Desde el decreto de “cerclage”, Tamaransy se ha convertido en un experimento y una atracción para las agencias internacionales. Para mí es también el paradigma del sistema de ayuda internacional, un monstruo pesado que consigue una cierta eficacia a costa de una ineficiencia absoluta. Tengo la imagen de un tanque enorme con un pequeño grifo al fondo, al que se vierte agua a chorro y del que la mayoría desborda por los costados. Pero al menos, si abrimos el grifo, podemos ver cómo van cayendo gotas, gotitas que hacen crecer brotes de esperanza.
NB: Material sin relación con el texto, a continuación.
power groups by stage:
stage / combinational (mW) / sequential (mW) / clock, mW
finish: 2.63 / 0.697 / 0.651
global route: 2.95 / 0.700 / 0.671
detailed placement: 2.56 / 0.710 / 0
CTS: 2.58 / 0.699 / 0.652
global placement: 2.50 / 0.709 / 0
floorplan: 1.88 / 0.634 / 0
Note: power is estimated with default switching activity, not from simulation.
### src/rtl/mem_write_scheduler.sv
// Two-channel write scheduler: each decompressor channel buffers words in a small
// FIFO; a round-robin arbiter drains one word per ready cycle into a shared memory port.
module mem_write_scheduler #(
  parameter int N     = 32,
  parameter int AW    = 10,
  parameter int DEPTH = 4,
  parameter int BASE1 = 0,
  parameter int BASE2 = 512,
  parameter int SIZE  = 512
) (
  input  logic          clk,
  input  logic          reset,
  input  logic          store1,
  input  logic          store2,
  input  logic [N-1:0]  data1,
  input  logic [N-1:0]  data2,
  output logic          full1,
  output logic          full2,
  output logic          ovf1,
  output logic          ovf2,
  input  logic          mem_ready,
  output logic          mem_we,
  output logic [AW-1:0] mem_addr,
  output logic [N-1:0]  mem_wdata,
  output logic          mem_sel,
  output logic          busy
);

  // Handshakes: a storeX high at an edge with fullX low transfers dataX into the
  // channel buffer; storeX while fullX is high loses the word and sets ovfX.
  // A memory write is committed at every edge where mem_ready is high and a
  // buffer holds data; mem_we then stays high for exactly that following cycle.

  localparam int PW = $clog2(DEPTH);
  localparam logic [PW:0] FULL_CNT = (PW+1)'(DEPTH);

  logic [N-1:0]  fifo_mem [2][DEPTH];
  logic [PW-1:0] wr_ptr [2];
  logic [PW-1:0] rd_ptr [2];
  logic [PW:0]   cnt [2];
  logic [AW-1:0] addr_ptr [2];
  logic [AW-1:0] base_addr [2];
  logic [AW-1:0] last_addr [2];
  logic [AW-1:0] next_addr [2];
  logic [N-1:0]  data_v [2];
  logic [1:0]    store_v, full_v, push, pop, ovf_q;
  logic          last_grant;
  logic          pop_ch;

  always_comb begin
    store_v      = {store2, store1};
    data_v[0]    = data1;
    data_v[1]    = data2;
    base_addr[0] = AW'(BASE1);
    base_addr[1] = AW'(BASE2);
    last_addr[0] = AW'(BASE1 + SIZE - 1);
    last_addr[1] = AW'(BASE2 + SIZE - 1);
    for (int c = 0; c < 2; c++) begin
      full_v[c]    = (cnt[c] == FULL_CNT);
      push[c]      = store_v[c] & ~full_v[c];
      next_addr[c] = (addr_ptr[c] == last_addr[c]) ? base_addr[c] : addr_ptr[c] + AW'(1);
    end
    // last_grant high means channel 2 was served last, so channel 1 has priority
    pop = 2'b00;
    if (mem_ready) begin
      if (cnt[0] != '0 && (cnt[1] == '0 || last_grant))
        pop[0] = 1'b1;
      else if (cnt[1] != '0)
        pop[1] = 1'b1;
    end
    pop_ch = pop[1];
  end

  always_ff @(posedge clk) begin
    if (reset) begin
      for (int c = 0; c < 2; c++) begin
        cnt[c]      <= '0;
        wr_ptr[c]   <= '0;
        rd_ptr[c]   <= '0;
        addr_ptr[c] <= base_addr[c];
      end
      ovf_q      <= 2'b00;
      last_grant <= 1'b1;
      mem_we     <= 1'b0;
      mem_addr   <= '0;
      mem_wdata  <= '0;
      mem_sel    <= 1'b0;
    end else begin
      for (int c = 0; c < 2; c++) begin
        if (push[c]) begin
          fifo_mem[c][wr_ptr[c]] <= data_v[c];
          wr_ptr[c]              <= wr_ptr[c] + PW'(1);
        end
        if (pop[c]) begin
          rd_ptr[c]   <= rd_ptr[c] + PW'(1);
          addr_ptr[c] <= next_addr[c];
        end
        case ({push[c], pop[c]})
          2'b10:   cnt[c] <= cnt[c] + (PW+1)'(1);
          2'b01:   cnt[c] <= cnt[c] - (PW+1)'(1);
          default: cnt[c] <= cnt[c];
        endcase
        if (store_v[c] && full_v[c])
          ovf_q[c] <= 1'b1;
      end
      if (pop != 2'b00) begin
        mem_we     <= 1'b1;
        mem_sel    <= pop_ch;
        mem_addr   <= addr_ptr[pop_ch];
        mem_wdata  <= fifo_mem[pop_ch][rd_ptr[pop_ch]];
        last_grant <= pop_ch;
      end else begin
        mem_we <= 1'b0;
      end
    end
  end

  assign full1 = full_v[0];
  assign full2 = full_v[1];
  assign ovf1  = ovf_q[0];
  assign ovf2  = ovf_q[1];
  assign busy  = (cnt[0] != '0) | (cnt[1] != '0) | mem_we;

endmodule
==> config.mk <==
export PLATFORM = sky130hd
export DESIGN_NAME = instr_seq_ctrl
export DESIGN_NICKNAME = d
export VERILOG_FILES = /design/src/rtl/instr_seq_ctrl.sv
export SDC_FILE = /design/constraint.sdc
export NUM_CORES = 1
export LEC_CHECK = 0
export ABC_CLOCK_PERIOD_IN_PS = 2300
export CAP_MARGIN = 30
export CORE_MARGIN = 1
export CORE_UTILIZATION = 60
export CTS_CLUSTER_SIZE = 28
export DETAILED_ROUTE_END_ITERATION = 7
export DONT_BUFFER_PORTS = 1
export PLACE_DENSITY = 0.86
export SLEW_MARGIN = 20
export SYNTH_ARGS = -nofsm -noshare
export SYNTH_HDL_FRONTEND = slang
export SYNTH_SLANG_ARGS = --single-unit
==> constraint.sdc <==
create_clock -name clk -period 2.3 [get_ports clk]
set_clock_uncertainty 0.1 [all_clocks]
set_input_delay 0.115 -clock clk [delete_from_list [all_inputs] [get_ports clk]]
set_output_delay 0.115 -clock clk [all_outputs]
set_load 0.01 [all_outputs]
**src/rtl/regfile_ext_sb.sv**
```systemverilog
// MIPS GPR file: NRP combinational read ports, load-extension write-back, link write,
// optional write-to-read bypass and a load scoreboard driving stall.
module regfile_ext_sb #(
    parameter int unsigned DW     = 32,
    parameter int unsigned NREG   = 32,
    parameter int unsigned AW     = 5,
    parameter int unsigned NRP    = 2,
    parameter bit          BYPASS = 1'b1
) (
    input  logic              clk,
    input  logic              rst_n,
    input  logic              we,
    input  logic [2:0]        wmode,
    input  logic [AW-1:0]     waddr,
    input  logic [DW-1:0]     wdata,
    input  logic [1:0]        byte_off,
    input  logic [DW-1:0]     pc,
    input  logic [NRP*AW-1:0] raddr,
    output logic [NRP*DW-1:0] rdata,
    input  logic              issue_ld,
    input  logic [AW-1:0]     ld_rd,
    output logic [NREG-1:0]   busy,
    output logic              stall,
    output logic              misalign
);

    localparam logic [2:0] ModeWord = 3'd0;
    localparam logic [2:0] ModeLb   = 3'd1;
    localparam logic [2:0] ModeLbu  = 3'd2;
    localparam logic [2:0] ModeLh   = 3'd3;
    localparam logic [2:0] ModeLhu  = 3'd4;
    localparam logic [2:0] ModeLink = 3'd5;

    logic [DW-1:0]   regs_q [NREG];
    logic [NREG-1:0] busy_q, busy_d;
    logic            misalign_q;

    logic [7:0]    wbyte;
    logic [15:0]   whalf;
    logic [DW-1:0] wv;
    logic          legal;
    logic          misal;
    logic          do_write;

    assign wbyte = wdata[8*byte_off +: 8];
    assign whalf = wdata[16*byte_off[1] +: 16];

    // Extended write value; reserved modes stay illegal without flagging misalign.
    always_comb begin
        wv    = '0;
        legal = 1'b0;
        misal = 1'b0;
        case (wmode)
            ModeWord: begin
                wv    = wdata;
                legal = (byte_off == 2'd0);
                misal = !legal;
            end
            ModeLb: begin
                wv    = {{(DW-8){wbyte[7]}}, wbyte};
                legal = 1'b1;
            end
            ModeLbu: begin
                wv    = {{(DW-8){1'b0}}, wbyte};
                legal = 1'b1;
            end
            ModeLh: begin
                wv    = {{(DW-16){whalf[15]}}, whalf};
                legal = !byte_off[0];
                misal = byte_off[0];
            end
            ModeLhu: begin
                wv    = {{(DW-16){1'b0}}, whalf};
                legal = !byte_off[0];
                misal = byte_off[0];
            end
            ModeLink: begin
                wv    = pc + DW'(4);
                legal = 1'b1;
            end
            default: ;
        endcase
    end

    assign do_write = we && legal && (waddr != '0) && (32'(waddr) < NREG);

    // Set after clear so a new load to the retiring register stays pending.
    always_comb begin
        busy_d = busy_q;
        if (do_write) begin
            busy_d[waddr] = 1'b0;
        end
        if (issue_ld && (ld_rd != '0) && (32'(ld_rd) < NREG)) begin
            busy_d[ld_rd] = 1'b1;
        end
        busy_d[0] = 1'b0;
    end

    always_ff @(posedge clk) begin
        if (!rst_n) begin
            for (int i = 0; i < NREG; i++) begin
                regs_q[i] <= '0;
            end
            busy_q     <= '0;
            misalign_q <= 1'b0;
        end else begin
            if (do_write) begin
                regs_q[waddr] <= wv;
            end
            busy_q     <= busy_d;
            misalign_q <= we && misal;
        end
    end

    always_comb begin
        logic [AW-1:0] ra;
        ra    = '0;
        rdata = '0;
        stall = 1'b0;
        for (int k = 0; k < NRP; k++) begin
            ra = raddr[k*AW +: AW];
            if ((ra != '0) && (32'(ra) < NREG)) begin
                if (BYPASS && do_write && (waddr == ra)) begin
                    rdata[k*DW +: DW] = wv;
                end else begin
                    rdata[k*DW +: DW] = regs_q[ra];
                end
                if (busy_q[ra]) begin
                    stall = 1'b1;
                end
            end
        end
    end

    assign busy     = busy_q;
    assign misalign = misalign_q;

endmodule

```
En Tamaransy se iban dejando caer esas gotitas. Cada mañana aparcaban en sus puertas varias decenas de furgonetas con distintos propósitos. El Programa Mundial de Alimentos les obsequiaba con sacos de arroz, el Gobierno Americano con tanques para clorar el agua, Unicef hacía labores de sensibilización, la Cruz Roja les daba una pastilla de cloro en mano y la OMS termoflasheaba a los niños antes de entrar las colegio. También se ha incluido en el ensayo vacunal a contactos de alto riesgo y los políticos locales han encumbrado sus discursos en la plaza del pueblo rodeados de cámaras, manteniendo siempre los dos metros de seguridad. Incluso se ha llevado a cómicos que los han hecho reír y el Presidente de la República ha tenido la gentileza de cruzar su carretera a la velocidad del rayo. La ceremonia de acogida de los supervivientes ha sido apoteósica, plagada de discursos y de fotos a ocho mujeres y un hombre sentados en fila, cada uno con un kit de víveres de recuerdo. Una maquinaria ingente de recursos, y unas pocas gotitas, gotitas de recompensa.
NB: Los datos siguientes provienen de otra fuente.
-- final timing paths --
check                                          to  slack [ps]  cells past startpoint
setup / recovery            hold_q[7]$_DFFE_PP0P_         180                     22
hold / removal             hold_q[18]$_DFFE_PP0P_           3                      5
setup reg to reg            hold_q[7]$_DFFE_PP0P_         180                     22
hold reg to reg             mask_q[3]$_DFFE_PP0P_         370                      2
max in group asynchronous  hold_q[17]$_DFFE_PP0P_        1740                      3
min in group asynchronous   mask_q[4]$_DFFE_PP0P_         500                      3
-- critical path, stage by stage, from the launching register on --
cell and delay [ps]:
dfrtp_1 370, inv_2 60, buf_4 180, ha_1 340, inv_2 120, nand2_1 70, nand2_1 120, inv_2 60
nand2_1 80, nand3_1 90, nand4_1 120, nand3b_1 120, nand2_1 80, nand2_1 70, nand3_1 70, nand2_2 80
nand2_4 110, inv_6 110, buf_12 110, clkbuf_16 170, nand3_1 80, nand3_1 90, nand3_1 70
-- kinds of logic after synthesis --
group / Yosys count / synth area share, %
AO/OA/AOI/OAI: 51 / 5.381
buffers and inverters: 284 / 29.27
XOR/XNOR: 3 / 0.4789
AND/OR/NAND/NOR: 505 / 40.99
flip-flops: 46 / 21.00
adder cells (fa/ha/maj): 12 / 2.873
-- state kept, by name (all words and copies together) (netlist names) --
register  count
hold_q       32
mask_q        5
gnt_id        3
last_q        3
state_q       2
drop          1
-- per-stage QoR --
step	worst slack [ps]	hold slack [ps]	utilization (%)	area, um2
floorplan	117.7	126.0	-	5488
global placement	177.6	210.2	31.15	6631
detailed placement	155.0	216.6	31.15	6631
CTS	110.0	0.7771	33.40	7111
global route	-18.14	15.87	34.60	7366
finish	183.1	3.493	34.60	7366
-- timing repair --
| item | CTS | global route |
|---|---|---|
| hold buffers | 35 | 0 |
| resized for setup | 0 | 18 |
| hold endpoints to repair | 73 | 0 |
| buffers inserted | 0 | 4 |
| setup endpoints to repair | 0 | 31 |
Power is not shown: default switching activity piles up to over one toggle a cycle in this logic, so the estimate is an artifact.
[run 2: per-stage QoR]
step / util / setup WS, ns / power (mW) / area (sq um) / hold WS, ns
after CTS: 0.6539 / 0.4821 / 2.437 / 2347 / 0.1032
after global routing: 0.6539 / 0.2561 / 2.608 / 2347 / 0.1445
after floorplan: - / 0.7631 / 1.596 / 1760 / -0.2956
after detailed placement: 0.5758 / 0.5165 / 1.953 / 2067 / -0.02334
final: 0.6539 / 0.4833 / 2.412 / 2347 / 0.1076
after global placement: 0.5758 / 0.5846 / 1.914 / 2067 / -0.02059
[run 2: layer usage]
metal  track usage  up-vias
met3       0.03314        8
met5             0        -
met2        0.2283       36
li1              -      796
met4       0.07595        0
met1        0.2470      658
--- config.mk ---
export PLATFORM = sky130hd
export DESIGN_NAME = ui_sub_arbiter_flat
export DESIGN_NICKNAME = d
export VERILOG_FILES = /design/src/rtl/ui_sub_arbiter_if.sv /design/src/rtl/ui_sub_arbiter.sv /design/src/flat_wrapper.sv
export SDC_FILE = /design/constraint.sdc
export NUM_CORES = 1
export LEC_CHECK = 0
export ABC_AREA = 0
export CELL_PAD_IN_SITES_DETAIL_PLACEMENT = 1
export CELL_PAD_IN_SITES_GLOBAL_PLACEMENT = 2
export CORE_ASPECT_RATIO = 1.25
export CORE_UTILIZATION = 21
export DETAILED_ROUTE_END_ITERATION = 12
export PLACE_DENSITY_LB_ADDON = 0.1
export SLEW_MARGIN = 0
export SYNTH_ARGS = -nofsm -noshare
export SYNTH_HDL_FRONTEND = slang
export SYNTH_SLANG_ARGS = --single-unit
--- constraint.sdc ---
create_clock -name clk -period 6.83 [get_ports clk]
set_input_delay 1.0245 -clock clk [delete_from_list [all_inputs] [get_ports clk]]
set_output_delay 1.0245 -clock clk [all_outputs]
set_load 0.02 [all_outputs]
File: config.mk
export PLATFORM = sky130hd
export DESIGN_NAME = pipeline_hazard_ctrl
export DESIGN_NICKNAME = d
export VERILOG_FILES = /design/src/rtl/pipeline_hazard_ctrl.sv
export SDC_FILE = /design/constraint.sdc
export NUM_CORES = 1
export LEC_CHECK = 0
export ABC_CLOCK_PERIOD_IN_PS = 3300
export BUFFER_PORTS_ARGS = -buffer_cell sky130_fd_sc_hd__buf_2
export CAP_MARGIN = 0
export CORE_MARGIN = 3
export CORE_UTILIZATION = 40
export DETAILED_ROUTE_END_ITERATION = 10
export GPL_TIMING_DRIVEN = 0
export PLACE_DENSITY_LB_ADDON = 0.15
export SYNTH_ARGS = -nofsm -noshare
export SYNTH_HDL_FRONTEND = slang
export SYNTH_SLANG_ARGS = --single-unit
File: constraint.sdc
create_clock -name clk -period 3.3 [get_ports clk]
set_input_delay 0.165 -clock clk [delete_from_list [all_inputs] [get_ports clk]]
set_output_delay 0.165 -clock clk [all_outputs]
set_load 0.05 [all_outputs]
No sé cómo habrán vivido los niños el paso de estas semanas, pero yo siempre los he visto risueños, esperando su disparo antes de entrar a clase. He querido visitarlos ahora que ha terminado el confinamiento. 

Al llegar veo cómo las furgonetas y sus logos  han desaparecido, no se oye ni un ruido y las vendedoras de anacardos vuelven a poner sus puestos al borde de la carretera esperando que a algún conductor de paso le entre el gusanillo. Moissa, Keita y Amadou siguen teniendo el tanque de agua clorada de USAID como alfombrilla de bienvenida. Sonríen y me hacen fotos con sus teléfonos nuevos. Han terminado las clases con buenas notas. 



Pido permiso a sus padres para que me enseñen el río y al dar su consentimiento se les enciende la mirada. Me llevan corriendo de la mano. Me encanta verlos con las camisetas de sus ídolos deportivos, flaquitos y sin miedo. Les pregunto si quieren ser futbolistas y me dicen que no, que los tres quieren ser artistas.


Al llegar al borde del río paran en seco y me miran como esperando mi aprobación. On peut traverser? Claro que sí, me río. Me quedo un poco por detrás. Me siento también como una niña.


Cruzamos contentos, dando saltos, dejando que las gotitas de agua dulce nos mojen la cara y esperando que al otro lado del Puente de la Libertad encontremos, frondoso, el camino de nuestros sueños.